▸ What to do
Look through the listing below for the string "localparam". Show each line where it occurs.

[Data extracts Boundary: Start]

File: src/rtl/sop_result_accumulator.sv
// rtl/sop_result_accumulator.sv - saturating dot-product accumulator for the int_sop_2 result stream
// Sums LEN signed terms per window and parks the clamped total in a one-entry valid/ready register.
module sop_result_accumulator #(
  parameter int IN_W  = 37,
  parameter int ACC_W = 48,
  parameter int LEN   = 16
) (
  input  logic             clk,
  input  logic             reset,
  input  logic             in_valid,
  input  logic [IN_W-1:0]  in_data,
  output logic             in_ready,
  input  logic             flush,
  output logic             out_valid,
  input  logic             out_ready,
  output logic [ACC_W-1:0] out_data,
  output logic             out_sat,
  output logic [15:0]      term_cnt
);

  typedef enum logic {S_EMPTY = 1'b0, S_FULL = 1'b1} state_t;

  localparam logic [15:0]      LAST_CNT = 16'(LEN - 1);
  localparam logic [ACC_W-1:0] ACC_MAX  = {1'b0, {(ACC_W-1){1'b1}}};
  localparam logic [ACC_W-1:0] ACC_MIN  = {1'b1, {(ACC_W-1){1'b0}}};

  state_t           r_state;
  logic [ACC_W-1:0] r_acc;
  logic [15:0]      r_term_cnt;
  logic             r_sat_sticky;
  logic [ACC_W-1:0] r_out_data;
  logic             r_out_sat;

  logic [ACC_W:0]   w_term_ext;
  logic [ACC_W:0]   w_acc_ext;
  logic [ACC_W:0]   w_sum;
  logic             w_clamp;
  logic [ACC_W-1:0] w_sum_sat;
  logic             w_accept;
  logic             w_last;
  logic             w_complete;

  assign out_valid  = (r_state == S_FULL);
  assign in_ready   = !out_valid || out_ready;
  assign w_accept   = in_valid && in_ready;
  assign w_last     = (r_term_cnt == LAST_CNT);
  assign w_complete = w_accept && w_last && !flush;

  assign w_term_ext = {{(ACC_W + 1 - IN_W){in_data[IN_W-1]}}, in_data};
  assign w_acc_ext  = {r_acc[ACC_W-1], r_acc};
  assign w_sum      = w_term_ext + w_acc_ext;
  // The two top bits disagree only when the true sum left the ACC_W range.
  assign w_clamp    = w_sum[ACC_W] ^ w_sum[ACC_W-1];
  assign w_sum_sat  = !w_clamp ? w_sum[ACC_W-1:0] : (w_sum[ACC_W] ? ACC_MIN : ACC_MAX);

  assign out_data = r_out_data;
  assign out_sat  = r_out_sat;
  assign term_cnt = r_term_cnt;

  always_ff @(posedge clk or negedge reset) begin
    if (!reset) begin
      r_state      <= S_EMPTY;
      r_acc        <= '0;
      r_term_cnt   <= '0;
      r_sat_sticky <= 1'b0;
      r_out_data   <= '0;
      r_out_sat    <= 1'b0;
    end else begin
      if (flush) begin
        r_acc        <= '0;
        r_term_cnt   <= '0;
        r_sat_sticky <= 1'b0;
      end else if (w_accept) begin
        if (w_last) begin
          r_acc        <= '0;
          r_term_cnt   <= '0;
          r_sat_sticky <= 1'b0;
        end else begin
          r_acc        <= w_sum_sat;
          r_term_cnt   <= r_term_cnt + 16'd1;
          r_sat_sticky <= r_sat_sticky | w_clamp;
        end
      end

      // A completion in the same cycle as a handshake overwrites the drained result.
      if (w_complete) begin
        r_out_data <= w_sum_sat;
        r_out_sat  <= r_sat_sticky | w_clamp;
      end

      case (r_state)
        S_EMPTY: if (w_complete) r_state <= S_FULL;
        S_FULL:  if (out_ready && !w_complete) r_state <= S_EMPTY;
      endcase
    end
  end

endmodule

File: config.mk
export PLATFORM = sky130hd
export DESIGN_NAME = sop_result_accumulator
export DESIGN_NICKNAME = d
export VERILOG_FILES = /design/src/rtl/sop_result_accumulator.sv
export SDC_FILE = /design/constraint.sdc
export NUM_CORES = 1
export LEC_CHECK = 0
export ABC_AREA = 1
export BUFFER_PORTS_ARGS = -buffer_cell sky130_fd_sc_hd__buf_2
export CORE_ASPECT_RATIO = 1.4
export CORE_MARGIN = 2
export CORE_UTILIZATION = 35
export DETAILED_ROUTE_END_ITERATION = 10
export GPL_ROUTABILITY_DRIVEN = 0
export GPL_TIMING_DRIVEN = 1
export HOLD_SLACK_MARGIN = 0.02
export PLACE_DENSITY = 0.57
export SLEW_MARGIN = 30
export SYNTH_ARGS = -nofsm -noshare
export SYNTH_HDL_FRONTEND = slang
export SYNTH_SLANG_ARGS = --single-unit
File: constraint.sdc
create_clock -name clk -period 3.2 [get_ports clk]
set_input_delay 0.32 -clock clk [delete_from_list [all_inputs] [get_ports clk]]
set_output_delay 0.32 -clock clk [all_outputs]
set_load 0.05 [all_outputs]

[Data extracts Boundary: End]

▸ Answer space
  localparam logic [15:0]      LAST_CNT = 16'(LEN - 1);
  localparam logic [ACC_W-1:0] ACC_MAX  = {1'b0, {(ACC_W-1){1'b1}}};
  localparam logic [ACC_W-1:0] ACC_MIN  = {1'b1, {(ACC_W-1){1'b0}}};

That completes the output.